+++ RECORDS SHOWN +++
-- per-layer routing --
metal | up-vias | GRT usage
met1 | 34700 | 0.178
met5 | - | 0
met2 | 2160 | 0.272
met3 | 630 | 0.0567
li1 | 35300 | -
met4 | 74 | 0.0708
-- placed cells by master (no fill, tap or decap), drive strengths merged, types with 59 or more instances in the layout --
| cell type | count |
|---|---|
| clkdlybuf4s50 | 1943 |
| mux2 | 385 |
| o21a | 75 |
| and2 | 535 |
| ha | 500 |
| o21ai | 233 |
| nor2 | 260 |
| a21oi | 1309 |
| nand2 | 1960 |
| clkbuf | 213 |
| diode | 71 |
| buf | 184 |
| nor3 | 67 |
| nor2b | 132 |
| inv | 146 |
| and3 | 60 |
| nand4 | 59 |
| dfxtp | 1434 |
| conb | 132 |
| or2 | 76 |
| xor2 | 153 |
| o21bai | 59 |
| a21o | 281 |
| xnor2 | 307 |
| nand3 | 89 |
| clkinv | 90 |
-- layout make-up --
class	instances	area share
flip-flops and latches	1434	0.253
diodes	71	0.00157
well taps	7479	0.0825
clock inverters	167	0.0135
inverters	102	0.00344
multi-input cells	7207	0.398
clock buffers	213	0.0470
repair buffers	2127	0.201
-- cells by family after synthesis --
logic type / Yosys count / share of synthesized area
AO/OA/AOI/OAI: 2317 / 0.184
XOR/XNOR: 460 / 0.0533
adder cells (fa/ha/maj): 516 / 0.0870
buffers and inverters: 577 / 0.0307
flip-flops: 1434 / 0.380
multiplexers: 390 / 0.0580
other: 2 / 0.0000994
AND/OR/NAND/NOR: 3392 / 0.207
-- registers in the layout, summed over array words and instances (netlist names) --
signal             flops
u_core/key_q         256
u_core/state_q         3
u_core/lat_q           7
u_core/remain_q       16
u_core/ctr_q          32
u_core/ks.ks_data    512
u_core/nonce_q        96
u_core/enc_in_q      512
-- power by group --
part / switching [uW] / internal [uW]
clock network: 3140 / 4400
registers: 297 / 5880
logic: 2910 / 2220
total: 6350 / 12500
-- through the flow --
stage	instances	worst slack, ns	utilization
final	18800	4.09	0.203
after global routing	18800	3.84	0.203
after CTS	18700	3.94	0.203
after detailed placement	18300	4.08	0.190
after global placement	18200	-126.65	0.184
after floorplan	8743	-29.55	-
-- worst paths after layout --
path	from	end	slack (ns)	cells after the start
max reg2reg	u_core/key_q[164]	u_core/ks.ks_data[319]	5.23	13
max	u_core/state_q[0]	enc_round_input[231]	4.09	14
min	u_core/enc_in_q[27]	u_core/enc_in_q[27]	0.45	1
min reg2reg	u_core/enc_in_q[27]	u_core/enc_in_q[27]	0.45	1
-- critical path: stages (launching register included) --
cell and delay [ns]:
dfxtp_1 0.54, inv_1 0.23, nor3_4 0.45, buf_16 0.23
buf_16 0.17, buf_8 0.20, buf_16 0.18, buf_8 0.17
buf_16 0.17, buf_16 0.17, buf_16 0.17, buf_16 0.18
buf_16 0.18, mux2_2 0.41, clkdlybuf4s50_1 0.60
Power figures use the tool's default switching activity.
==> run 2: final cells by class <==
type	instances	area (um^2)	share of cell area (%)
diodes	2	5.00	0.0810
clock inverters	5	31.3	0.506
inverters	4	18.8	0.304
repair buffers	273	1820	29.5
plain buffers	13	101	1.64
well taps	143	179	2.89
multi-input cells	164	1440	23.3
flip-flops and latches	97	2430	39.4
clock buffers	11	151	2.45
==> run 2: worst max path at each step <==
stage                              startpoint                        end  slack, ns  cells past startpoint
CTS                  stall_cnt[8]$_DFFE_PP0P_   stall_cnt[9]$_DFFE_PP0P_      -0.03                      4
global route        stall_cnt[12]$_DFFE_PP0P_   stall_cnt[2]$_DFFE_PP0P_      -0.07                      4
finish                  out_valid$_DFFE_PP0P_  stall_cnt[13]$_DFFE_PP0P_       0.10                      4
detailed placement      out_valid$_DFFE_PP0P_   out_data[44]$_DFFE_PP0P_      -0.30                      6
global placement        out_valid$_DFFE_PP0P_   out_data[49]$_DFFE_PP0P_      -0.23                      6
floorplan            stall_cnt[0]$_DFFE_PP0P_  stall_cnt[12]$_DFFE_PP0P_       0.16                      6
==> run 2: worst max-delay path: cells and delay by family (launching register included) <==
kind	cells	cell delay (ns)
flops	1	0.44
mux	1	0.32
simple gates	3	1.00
$ cat src/rtl/snooper_command_sequencer_if.sv
// Signal bundle between the command sequencer and its usart_rx / usart_tx / snooper neighbours.
// The master modport is the sequencer's view; slave is the surrounding environment.
interface snooper_command_sequencer_if;
  logic [7:0] rx_data;
  logic       rx_available;
  logic       rx_error;
  logic       rx_acknowledge;
  logic       record_start;
  logic       record_end;
  logic       record_trigger;
  logic       dump_start;
  logic       dump_end;
  logic       snoop_valid;
  logic [7:0] snoop_data;
  logic       snoop_ready;
  logic       tx_valid;
  logic [7:0] tx_data;
  logic       tx_ready;
  logic       busy;
  logic       error;

  modport master (
    input  rx_data, rx_available, rx_error, record_end, dump_end,
           snoop_valid, snoop_data, tx_ready,
    output rx_acknowledge, record_start, record_trigger, dump_start,
           snoop_ready, tx_valid, tx_data, busy, error
  );

  modport slave (
    output rx_data, rx_available, rx_error, record_end, dump_end,
           snoop_valid, snoop_data, tx_ready,
    input  rx_acknowledge, record_start, record_trigger, dump_start,
           snoop_ready, tx_valid, tx_data, busy, error
  );
endinterface

$ cat src/rtl/snooper_command_sequencer.sv
// Serial command controller for the bus snooper: decodes one-byte ASCII commands, sequences
// arm / trigger / dump, and arbitrates the single tx byte stream between dump data and replies.
module snooper_command_sequencer #(
  parameter int unsigned TIMEOUT_BITS = 20,
  parameter logic [7:0]  ACK_CHAR     = 8'h2B,
  parameter logic [7:0]  NAK_CHAR     = 8'h3F
) (
  input logic                         comm_clock,
  input logic                         reset,
  snooper_command_sequencer_if.master bus
);
  typedef enum logic [1:0] {IDLE, ARMED, DUMP, REPLY} state_t;

  localparam logic [7:0] CMD_ARM        = 8'h61;
  localparam logic [7:0] CMD_CLEAR      = 8'h63;
  localparam logic [7:0] CMD_DUMP       = 8'h64;
  localparam logic [7:0] CMD_STATUS     = 8'h73;
  localparam logic [7:0] CMD_TRIGGER    = 8'h74;
  localparam logic [7:0] STATUS_CHAR    = 8'h53;
  localparam logic [7:0] CAPTURED_CHAR  = 8'h21;
  localparam logic [7:0] DUMP_DONE_CHAR = 8'h0A;

  state_t                  state_q, state_d, ret_q, ret_d;
  logic [7:0]              reply0_q, reply0_d, reply1_q, reply1_d;
  logic                    two_q, two_d;   // reply holds two bytes
  logic                    idx_q, idx_d;   // reply byte currently offered
  logic                    captured_q, captured_d;
  logic                    record_start_q, record_start_d;
  logic                    error_q, error_d;
  logic [TIMEOUT_BITS-1:0] stall_q, stall_d;

  // NOTE: state registers use non-blocking assignments so every flop samples pre-edge values.
  always_ff @(posedge comm_clock or posedge reset) begin
    if (reset) begin
      state_q        <= IDLE;
      ret_q          <= IDLE;
      reply0_q       <= '0;
      reply1_q       <= '0;
      two_q          <= 1'b0;
      idx_q          <= 1'b0;
      captured_q     <= 1'b0;
      record_start_q <= 1'b0;
      error_q        <= 1'b0;
      stall_q        <= '0;
    end else begin
      state_q        <= state_d;
      ret_q          <= ret_d;
      reply0_q       <= reply0_d;
      reply1_q       <= reply1_d;
      two_q          <= two_d;
      idx_q          <= idx_d;
      captured_q     <= captured_d;
      record_start_q <= record_start_d;
      error_q        <= error_d;
      stall_q        <= stall_d;
    end
  end

  assign bus.record_start = record_start_q;
  assign bus.error        = error_q;
  assign bus.busy         = (state_q != IDLE);

  // NOTE: every signal driven here gets a default first, so no path can infer a latch.
  always_comb begin
    state_d            = state_q;
    ret_d              = ret_q;
    reply0_d           = reply0_q;
    reply1_d           = reply1_q;
    two_d              = two_q;
    idx_d              = idx_q;
    captured_d         = captured_q;
    record_start_d     = record_start_q;
    error_d            = error_q;
    stall_d            = '0;
    bus.rx_acknowledge = 1'b0;
    bus.record_trigger = 1'b0;
    bus.dump_start     = 1'b0;
    bus.snoop_ready    = 1'b0;
    bus.tx_valid       = 1'b0;
    bus.tx_data        = '0;

    case (state_q)
      IDLE, ARMED: begin
        if (bus.rx_available) begin
          // Default outcome of any accepted command: single NAK, return to where we were.
          bus.rx_acknowledge = 1'b1;
          state_d            = REPLY;
          ret_d              = state_q;
          reply0_d           = NAK_CHAR;
          two_d              = 1'b0;
          idx_d              = 1'b0;
          case (bus.rx_data)
            CMD_STATUS: begin
              reply0_d = STATUS_CHAR;
              reply1_d = {4'h3, record_start_q, captured_q, error_q, 1'b0};
              two_d    = 1'b1;
            end
            CMD_CLEAR: begin
              reply0_d = ACK_CHAR;
              ret_d    = IDLE;
              if (state_q == IDLE) begin
                error_d    = 1'b0;
                captured_d = 1'b0;
              end else begin
                record_start_d = 1'b0;
              end
            end
            CMD_ARM: begin
              if (state_q == IDLE) begin
                record_start_d = 1'b1;
                captured_d     = 1'b0;
                reply0_d       = ACK_CHAR;
                ret_d          = ARMED;
              end
            end
            CMD_DUMP: begin
              if (state_q == IDLE && captured_q) begin
                bus.dump_start = 1'b1;
                state_d        = DUMP;
              end
            end
            CMD_TRIGGER: begin
              if (state_q == ARMED) begin
                bus.record_trigger = 1'b1;
                reply0_d           = ACK_CHAR;
              end
            end
            default: ;
          endcase
        end else if (state_q == ARMED && bus.record_end) begin
          record_start_d = 1'b0;
          captured_d     = 1'b1;
          reply0_d       = CAPTURED_CHAR;
          two_d          = 1'b0;
          idx_d          = 1'b0;
          ret_d          = IDLE;
          state_d        = REPLY;
        end
      end

      DUMP: begin
        // Snooper bytes go straight through to usart_tx; the stall counter guards a hung consumer.
        bus.tx_valid    = bus.snoop_valid;
        bus.tx_data     = bus.snoop_data;
        bus.snoop_ready = bus.tx_ready;
        two_d           = 1'b0;
        idx_d           = 1'b0;
        ret_d           = IDLE;
        if (bus.dump_end) begin
          reply0_d = DUMP_DONE_CHAR;
          state_d  = REPLY;
        end else if (bus.snoop_valid && bus.tx_ready) begin
          stall_d = '0;
        end else if (&stall_q) begin
          error_d  = 1'b1;
          reply0_d = NAK_CHAR;
          state_d  = REPLY;
        end else begin
          stall_d = stall_q + TIMEOUT_BITS'(1);
        end
      end

      REPLY: begin
        bus.tx_valid = 1'b1;
        bus.tx_data  = idx_q ? reply1_q : reply0_q;
        if (bus.tx_ready) begin
          if (idx_q == two_q) begin
            idx_d   = 1'b0;
            state_d = ret_q;
          end else begin
            idx_d = 1'b1;
          end
        end
      end

      default: state_d = IDLE;
    endcase

    // A framing error is sticky and outranks a same-cycle clear.
    if (bus.rx_error) error_d = 1'b1;
  end
endmodule
--- config.mk ---
export PLATFORM = sky130hd
export DESIGN_NAME = defuse_sequencer_flat
export DESIGN_NICKNAME = d
export VERILOG_FILES = /design/src/rtl/defuse_sequencer_if.sv /design/src/rtl/defuse_sequencer.sv /design/src/flat_wrapper.sv
export SDC_FILE = /design/constraint.sdc
export NUM_CORES = 1
export LEC_CHECK = 0
export ABC_AREA = 1
export CORE_ASPECT_RATIO = 0.8
export CORE_UTILIZATION = 47
export CTS_CLUSTER_DIAMETER = 120
export DETAILED_ROUTE_END_ITERATION = 10
export GPL_ROUTABILITY_DRIVEN = 0
export PLACE_DENSITY = 0.81
export SYNTH_ARGS = -nofsm -noshare
export SYNTH_HDL_FRONTEND = slang
export SYNTH_SLANG_ARGS = --single-unit
export TNS_END_PERCENT = 30
--- constraint.sdc ---
create_clock -name clock -period 2.08 [get_ports clock]
set_input_delay 0.312 -clock clock [delete_from_list [all_inputs] [get_ports clock]]
set_output_delay 0.312 -clock clock [all_outputs]
set_load 0.03 [all_outputs]
--- src/rtl/defuse_sequencer_if.sv ---
// Board-side bundle for the defuse game controller.
// Inputs to the sequencer: 1 Hz tick, debounced active-high buttons, switch code.
// Outputs from the sequencer: level/key/time/strike status, outcome flags, LEDs.
//   master : board / stimulus side (drives tick, buttons, switches)
//   slave  : sequencer side (drives status and LEDs)
interface defuse_sequencer_if;
    logic        tick;
    logic        start_btn;
    logic        enter_btn;
    logic [17:0] sw;

    logic [2:0]  level;
    logic [17:0] level_key;
    logic [7:0]  time_left;
    logic [1:0]  strikes;
    logic        playing;
    logic        game_won;
    logic        game_over;
    logic [17:0] ledr;
    logic [7:0]  ledg;

    modport master (
        output tick, start_btn, enter_btn, sw,
        input  level, level_key, time_left, strikes,
               playing, game_won, game_over, ledr, ledg
    );

    modport slave (
        input  tick, start_btn, enter_btn, sw,
        output level, level_key, time_left, strikes,
               playing, game_won, game_over, ledr, ledg
    );
endinterface

--- src/rtl/defuse_sequencer.sv ---
// Registered game controller for the defuse board: sequences up to four
// code-entry levels, runs the per-level countdown, counts strikes and holds
// the win/loss outcome.
// Ports:
//   clock  - system clock, the only clock
//   reset  - synchronous, active-high reset
//   bus    - defuse_sequencer_if.slave: tick/buttons/switches in,
//            level, level_key, time_left, strikes, playing, game_won,
//            game_over, ledr, ledg out (all registered)
module defuse_sequencer #(
    parameter int unsigned NUM_LEVELS  = 4,
    parameter int unsigned MAX_STRIKES = 3,
    parameter logic [7:0]  TIME_L1     = 8'd30,
    parameter logic [7:0]  TIME_L2     = 8'd20,
    parameter logic [7:0]  TIME_L3     = 8'd10,
    parameter logic [7:0]  TIME_L4     = 8'd5,
    parameter logic [17:0] KEY_L1      = 18'b000000000000011111,
    parameter logic [17:0] KEY_L2      = 18'b101010101010101010,
    parameter logic [17:0] KEY_L3      = 18'b110000110100101110,
    parameter logic [17:0] KEY_L4      = 18'b111111111110111111
) (
    input logic               clock,
    input logic               reset,
    defuse_sequencer_if.slave bus
);

    localparam int unsigned KEY_W  = 18;
    localparam int unsigned TIME_W = 8;
    localparam int unsigned LVL_W  = 3;
    localparam int unsigned STK_W  = 2;
    localparam int unsigned MASK_W = 4;

    typedef enum logic [2:0] {
        S_IDLE,
        S_LOAD,
        S_PLAY,
        S_INTER,
        S_WON,
        S_LOST
    } state_e;

    state_e              state_q, state_d;
    logic [LVL_W-1:0]    level_q, level_d;
    logic [TIME_W-1:0]   time_left_q, time_left_d;
    logic [STK_W-1:0]    strikes_q, strikes_d;
    logic [MASK_W-1:0]   cleared_q, cleared_d;
    logic                start_q, enter_q;
    logic [KEY_W-1:0]    level_key_q, level_key_d;
    logic                playing_q, playing_d;
    logic                game_won_q, game_won_d;
    logic                game_over_q, game_over_d;
    logic [KEY_W-1:0]    ledr_q, ledr_d;
    logic [7:0]          ledg_q, ledg_d;

    logic                start_p;
    logic                enter_p;
    logic [1:0]          lvl_idx;

    // Key lookup for a level number; 0 outside 1..4.
    function automatic logic [KEY_W-1:0] key_for(input logic [LVL_W-1:0] lvl);
        case (lvl)
            3'd1:    key_for = KEY_L1;
            3'd2:    key_for = KEY_L2;
            3'd3:    key_for = KEY_L3;
            3'd4:    key_for = KEY_L4;
            default: key_for = '0;
        endcase
    endfunction

    // Countdown start value for a level number.
    function automatic logic [TIME_W-1:0] time_for(input logic [LVL_W-1:0] lvl);
        case (lvl)
            3'd1:    time_for = TIME_L1;
            3'd2:    time_for = TIME_L2;
            3'd3:    time_for = TIME_L3;
            3'd4:    time_for = TIME_L4;
            default: time_for = '0;
        endcase
    endfunction

    // Rising-edge detect against last cycle's button sample.
    assign start_p = bus.start_btn & ~start_q;
    assign enter_p = bus.enter_btn & ~enter_q;
    assign lvl_idx = 2'(level_q - 3'd1);

    // Next-state, counters and registered-output values.
    always_comb begin
        state_d     = state_q;
        level_d     = level_q;
        time_left_d = time_left_q;
        strikes_d   = strikes_q;
        cleared_d   = cleared_q;

        case (state_q)
            S_IDLE: begin
                if (start_p) begin
                    level_d   = 3'd1;
                    strikes_d = '0;
                    cleared_d = '0;
                    state_d   = S_LOAD;
                end
            end

            S_LOAD: begin
                time_left_d = time_for(level_q);
                state_d     = S_PLAY;
            end

            S_PLAY: begin
                // level_key_q holds the current key for the whole PLAY stay.
                if (enter_p && (bus.sw == level_key_q)) begin
                    cleared_d[lvl_idx] = 1'b1;
                    state_d = (level_q == LVL_W'(NUM_LEVELS)) ? S_WON : S_INTER;
                end else begin
                    // Wrong entry and tick are independent; either may lose.
                    if (enter_p) begin
                        if ((3'(strikes_q) + 3'd1) >= 3'(MAX_STRIKES)) begin
                            strikes_d = STK_W'(MAX_STRIKES);
                            state_d   = S_LOST;
                        end else begin
                            strikes_d = strikes_q + 2'd1;
                        end
                    end
                    if (bus.tick) begin
                        if (time_left_q <= 8'd1) begin
                            time_left_d = '0;
                            state_d     = S_LOST;
                        end else begin
                            time_left_d = time_left_q - 8'd1;
                        end
                    end
                end
            end

            S_INTER: begin
                if (start_p && (level_q < LVL_W'(NUM_LEVELS))) begin
                    level_d = level_q + 3'd1;
                    state_d = S_LOAD;
                end
            end

            S_WON, S_LOST: begin
                if (start_p) begin
                    level_d     = '0;
                    time_left_d = '0;
                    strikes_d   = '0;
                    cleared_d   = '0;
                    state_d     = S_IDLE;
                end
            end

            default: begin
                state_d = S_IDLE;
            end
        endcase

        // Outputs follow the state being entered, so they line up with state_q.
        level_key_d = (state_d == S_PLAY) ? key_for(level_d) : '0;
        playing_d   = (state_d == S_LOAD) || (state_d == S_PLAY);
        game_won_d  = (state_d == S_WON);
        game_over_d = (state_d == S_LOST);

        case (state_d)
            S_PLAY:  ledr_d = key_for(level_d);
            S_LOST:  ledr_d = '1;
            default: ledr_d = '0;
        endcase

        ledg_d = (state_d == S_WON) ? 8'hFF : {strikes_d, 2'b00, cleared_d};
    end

    // State, counters, button history and output registers.
    always_ff @(posedge clock) begin
        if (reset) begin
            state_q     <= S_IDLE;
            level_q     <= '0;
            time_left_q <= '0;
            strikes_q   <= '0;
            cleared_q   <= '0;
            start_q     <= 1'b1;
            enter_q     <= 1'b1;
            level_key_q <= '0;
            playing_q   <= 1'b0;
            game_won_q  <= 1'b0;
            game_over_q <= 1'b0;
            ledr_q      <= '0;
            ledg_q      <= '0;
        end else begin
            state_q     <= state_d;
            level_q     <= level_d;
            time_left_q <= time_left_d;
            strikes_q   <= strikes_d;
            cleared_q   <= cleared_d;
            start_q     <= bus.start_btn;
            enter_q     <= bus.enter_btn;
            level_key_q <= level_key_d;
            playing_q   <= playing_d;
            game_won_q  <= game_won_d;
            game_over_q <= game_over_d;
            ledr_q      <= ledr_d;
            ledg_q      <= ledg_d;
        end
    end

    assign bus.level     = level_q;
    assign bus.level_key = level_key_q;
    assign bus.time_left = time_left_q;
    assign bus.strikes   = strikes_q;
    assign bus.playing   = playing_q;
    assign bus.game_won  = game_won_q;
    assign bus.game_over = game_over_q;
    assign bus.ledr      = ledr_q;
    assign bus.ledg      = ledg_q;

endmodule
+++
Please work out how many lines of the data include the string "placement" and reply with the number alone.

4